Long Time Results for a Weakly Interacting Particle System in Discrete Time

TL;DR

This paper investigates the long-term behavior of weakly interacting particle systems in unbounded spaces, demonstrating convergence properties, fixed point uniqueness, and propagation of chaos with explicit convergence rates.

Contribution

It extends previous results to unbounded state spaces, proving exponential convergence to a unique fixed point and establishing uniform convergence of empirical measures.

Findings

Unique fixed point for the nonlinear Markov evolution.

Exponential convergence to the fixed point from arbitrary initial conditions.

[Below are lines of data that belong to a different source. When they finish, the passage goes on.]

Source: an optimization exercise on an open RTL-to-GDS flow (aim: small area). Production flows keep margins and buffers that such runs may drop. The RTL was checked by simulation tests, not by an equivalence proof against the original design. Power and IR drop assume default switching activity.

===== design.v =====
package csa_pkg;
	localparam int PKT_BYTES = 188;
	localparam int CW_BYTES = 9;
	localparam int SCRAMBLE_HDR_IDX = 3;
	typedef logic [7:0] byte_t;
	typedef logic [1:0] scram_ctrl_t;
	typedef union packed
	{
		byte_t raw;
		struct packed
		{
			scram_ctrl_t sc;
			logic [1:0] afc;
			logic [3:0] cc;
		} f;
	} ts_hdr3_u;
endpackage
module cw_ctrl_reg
#(
	parameter int CW_BYTES = csa_pkg::CW_BYTES
)
(
	input logic clk,
	input logic rst,
	input logic cw_valid,
	input csa_pkg::byte_t cw_byte,
	output logic cw_first,
	output csa_pkg::scram_ctrl_t scram_ctrl
);
	logic [3:0] cw_idx;
	assign cw_first = cw_valid && (cw_idx == '0);
	always_ff @(posedge clk)
	begin
		if (rst)
			cw_idx <= '0;
		else if (cw_valid)
			cw_idx <= {cw_idx[2:0], !cw_idx[1] && (cw_idx[0] == cw_idx[3])};
	end
	always_ff @(posedge clk)
	begin
		if (rst)
			scram_ctrl <= '0;
		else if (cw_first)
			scram_ctrl <= {cw_byte[1], cw_byte[1] & cw_byte[0]};
	end
endmodule
module ts_pkt_buffer
#(
	parameter int PKT_BYTES = csa_pkg::PKT_BYTES
)
(
	input logic clk,
	input logic shift,
	input csa_pkg::byte_t ts_byte,
	input logic sc_load,
	input csa_pkg::scram_ctrl_t sc,
	output csa_pkg::byte_t head
);
	csa_pkg::byte_t sr [PKT_BYTES];
	always_ff @(posedge clk)
	begin
		if (shift)
		begin
			sr[0] <= ts_byte;
			for (int i = 1; i < PKT_BYTES - 1; i++)
				sr[i] <= sr[i-1];
			sr[PKT_BYTES-1][5:0] <= sr[PKT_BYTES-2][5:0];
			sr[PKT_BYTES-1][7:6] <= sc_load ? sc : sr[PKT_BYTES-2][7:6];
		end
	end
	assign head = sr[PKT_BYTES-1];
endmodule
module ts_readout
#(
	parameter int PKT_BYTES = csa_pkg::PKT_BYTES
)
(
	input logic clk,
	input logic rst,
	input logic ts_valid,
	input csa_pkg::scram_ctrl_t scram_ctrl,
	output logic shift,
	output logic sc_load,
	output logic pkt_valid,
	output logic finish_pkt
);
	localparam logic [8:0] RX_BASE = 9'(512 - (PKT_BYTES + 192));	 
	localparam logic [8:0] BUSY_BASE = RX_BASE + 9'(PKT_BYTES);		 
	logic [8:0] cnt;
	logic busy;
	logic wrap;
	assign busy = cnt[8] && (cnt[7] || cnt[6]);
	assign wrap = &cnt;
	assign pkt_valid = busy && !wrap && (cnt[8:2] != BUSY_BASE[8:2] || (cnt[1] && cnt[0]));
	assign shift = pkt_valid || ts_valid;
	assign sc_load = (cnt == BUSY_BASE + 9'd5) && scram_ctrl[1];
	always_ff @(posedge clk)
	begin
		if (rst)
		begin
			cnt <= RX_BASE;
			finish_pkt <= 1'b0;
		end
		else
		begin
			finish_pkt <= wrap;
			if (ts_valid || busy)
				cnt <= (cnt + 1'b1) | (wrap ? RX_BASE : 9'd0);
		end
	end
endmodule
module frame_out_mux
(
	input logic clk,
	input logic rst,
	input logic pkt_valid,
	input csa_pkg::byte_t pkt_byte,
	input logic cnt_valid,
	input csa_pkg::byte_t cnt_byte,
	input logic pid_valid,
	input csa_pkg::byte_t pid_byte,
	input logic gbe_valid,
	input csa_pkg::byte_t gbe_byte,
	input logic port_valid,
	input csa_pkg::byte_t port_byte,
	input logic cw_valid,
	input csa_pkg::byte_t cw_byte,
	input logic cw_first,
	output logic out_valid,
	output csa_pkg::byte_t out_byte
);
	logic any_valid;
	csa_pkg::byte_t sel_byte;
	csa_pkg::byte_t cw_out;
	assign cw_out = cw_first ? {7'b0, cw_byte[1]} : cw_byte;
	assign any_valid = pkt_valid | cnt_valid | pid_valid | gbe_valid | port_valid
		| cw_valid;
	always_comb
	begin
		if (pkt_valid)
			sel_byte = pkt_byte;
		else if (cnt_valid)
			sel_byte = cnt_byte;
		else if (pid_valid)
			sel_byte = pid_byte;
		else if (gbe_valid)
			sel_byte = gbe_byte;
		else if (port_valid)
			sel_byte = port_byte;
		else
			sel_byte = cw_out;
	end
	always_ff @(posedge clk)
	begin
		if (rst)
			out_valid <= 1'b0;
		else
			out_valid <= any_valid;
	end
	always_ff @(posedge clk)
		out_byte <= sel_byte;
endmodule
module csa_frame_top
#(
	parameter int PKT_BYTES = csa_pkg::PKT_BYTES,
	parameter int CW_BYTES = csa_pkg::CW_BYTES
)
(
	input logic clk,
	input logic rst,
	input logic ts_valid,
	input csa_pkg::byte_t ts_byte,
	input logic cw_valid,
	input csa_pkg::byte_t cw_byte,
	input logic cnt_valid,
	input csa_pkg::byte_t cnt_byte,
	input logic pid_valid,
	input csa_pkg::byte_t pid_byte,
	input logic gbe_valid,
	input csa_pkg::byte_t gbe_byte,
	input logic port_valid,
	input csa_pkg::byte_t port_byte,
	output logic out_valid,
	output csa_pkg::byte_t out_byte,
	output logic finish_pkt
);
	logic shift;
	logic sc_load;
	logic pkt_valid;
	csa_pkg::byte_t pkt_byte;
	logic cw_first;
	csa_pkg::scram_ctrl_t scram_ctrl;
	cw_ctrl_reg #(.CW_BYTES(CW_BYTES)) cw_ctrl_reg_inst
	(
		.clk(clk),
		.rst(rst),
		.cw_valid(cw_valid),
		.cw_byte(cw_byte),
		.cw_first(cw_first),
		.scram_ctrl(scram_ctrl)
	);
	ts_readout #(.PKT_BYTES(PKT_BYTES)) ts_readout_inst
	(
		.clk(clk),
		.rst(rst),
		.ts_valid(ts_valid),
		.scram_ctrl(scram_ctrl),
		.shift(shift),
		.sc_load(sc_load),
		.pkt_valid(pkt_valid),
		.finish_pkt(finish_pkt)
	);
	ts_pkt_buffer #(.PKT_BYTES(PKT_BYTES)) ts_pkt_buffer_inst
	(
		.clk(clk),
		.shift(shift),
		.ts_byte(ts_byte),
		.sc_load(sc_load),
		.sc(scram_ctrl),
		.head(pkt_byte)
	);
	frame_out_mux frame_out_mux_inst
	(
		.clk(clk),
		.rst(rst),
		.pkt_valid(pkt_valid),
		.pkt_byte(pkt_byte),
		.cnt_valid(cnt_valid),
		.cnt_byte(cnt_byte),
		.pid_valid(pid_valid),
		.pid_byte(pid_byte),
		.gbe_valid(gbe_valid),
		.gbe_byte(gbe_byte),
		.port_valid(port_valid),
		.port_byte(port_byte),
		.cw_valid(cw_valid),
		.cw_byte(cw_byte),
		.cw_first(cw_first),
		.out_valid(out_valid),
		.out_byte(out_byte)
	);
endmodule

===== flow/run.sh =====
#!/bin/bash
# The standard ORFS layout (standard.sh) with three changes:
#  - synthesis maps the combinational logic with an area-oriented ABC
#    script (flow/abc_area.script); everything else in the synthesis,
#    including flip-flop mapping, flattening and renaming, is the standard flow's own
#  - port buffers use the smallest buffer cell
#  - CTS builds full leaf clusters of clkbuf_8 without dummy loads
# Each tool's output stays in orfs/logs; make's own output goes to
# standard.log.
set -uo pipefail
WORK=$PWD
FLOWDIR=$WORK/flow

# synth.tcl from ORFS, with the ABC call pointed at our script
sed 's|^\(\s*\)log_cmd abc {\*}$abc_args|\1lset abc_args 1 $::env(MY_ABC_SCRIPT)\n\1log_cmd abc {*}$abc_args|' \
	"$FLOW_HOME/scripts/synth.tcl" > "$WORK/my_synth.tcl"
grep -q 'MY_ABC_SCRIPT' "$WORK/my_synth.tcl" || { echo "could not patch synth.tcl"; exit 1; }
sed "s|source \$::env(SCRIPTS_DIR)/synth.tcl|source $WORK/my_synth.tcl|" \
	"$WORK/synth_recipe.tcl" > "$WORK/my_synth_recipe.tcl"
grep -q "my_synth.tcl" "$WORK/my_synth_recipe.tcl" || { echo "could not patch synth_recipe.tcl"; exit 1; }
sed "s|SYNTH_SCRIPT=[^ ]*|SYNTH_SCRIPT=$WORK/my_synth_recipe.tcl|" \
	"$WORK/standard.sh" > "$WORK/my_standard.sh"
grep -q "my_synth_recipe.tcl" "$WORK/my_standard.sh" || { echo "could not patch standard.sh"; exit 1; }

export MY_ABC_SCRIPT=$FLOWDIR/abc_area.script
export BUFFER_PORTS_ARGS="-buffer_cell sky130_fd_sc_hd__buf_1"
export CTS_ARGS="-sink_clustering_enable -repair_clock_nets -dont_use_dummy_load -buf_list sky130_fd_sc_hd__clkbuf_8 -sink_clustering_size 21 -sink_clustering_max_diameter 100"
bash "$WORK/my_standard.sh" > "$WORK/standard.log" 2>&1

===== flow/abc_area.script =====
strash
dc2
dch
amap
strash
dc2
dch
amap
strash
dch
amap
topo
stime -c

===== standard.sh =====
#!/bin/bash
# synth_recipe.tcl (not shown) runs the flow's synth.tcl, then flattens the netlist and writes it again
# the make line also repeats each setting of config.mk as NAME=value (left out here)
make -C /OpenROAD-flow-scripts/flow DESIGN_CONFIG=/design/flow/config.mk WORK_HOME=/design/flow/orfs CLKGATE_MAP_FILE= SYNTH_SCRIPT=/design/flow/synth_recipe.tcl "${@:-finish}"

===== config.mk =====
export PLATFORM = sky130hd
export DESIGN_NAME = csa_frame_top
export DESIGN_NICKNAME = csa_frame_top
export VERILOG_FILES = /design/flow/design.v
export SDC_FILE = /design/flow/constraint.sdc
export NUM_CORES = 4
export LEC_CHECK = 0
export CAP_MARGIN = 20
export CORE_MARGIN = 2
export CORE_UTILIZATION = 70
export PLACE_DENSITY = 0.7
export SLEW_MARGIN = 20

===== constraint.sdc =====
create_clock -name core_clock -period 5.0 [get_ports {clk}]
set_input_delay 1.0000 -clock core_clock [delete_from_list [all_inputs] [get_ports {clk}]]
set_output_delay 1.0000 -clock core_clock [all_outputs]
set_load 0.01 [all_outputs]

Uniform in time convergence of empirical measures with explicit rates.

Abstract

We study long time behavior of a discrete time weakly interacting particle system, and the corresponding nonlinear Markov process in $\mathbb{R}^d$, described in terms of a general stochastic evolution equation. In a setting where the state space of the particles is compact such questions have been studied in previous works, however for the case of an unbounded state space very few results are available. Under suitable assumptions on the problem data we study several time asymptotic properties of the $N$-particle system and the associated nonlinear Markov chain. In particular we show that the evolution equation for the law of the nonlinear Markov chain has a unique fixed point and starting from an arbitrary initial condition convergence to the fixed point occurs at an exponential rate. The empirical measure $\mu_{n}^{N}$ of the $N$-particles at time $n$ is shown to converge to the law $\mu_{n}$ of the nonlinear Markov process at time $n$, in the Wasserstein-1 distance, in $L^{1}$, as $N\to \infty$, uniformly in $n$. Several consequences of this uniform convergence are studied, including the interchangeability of the limits $n\to \infty$ and $N\to\infty$ and the propagation of chaos property at $n = \infty$. Rate of convergence of $\mu_{n}^{N}$ to $\mu_{n}$ is studied by establishing uniform in time polynomial and exponential probability concentration estimates.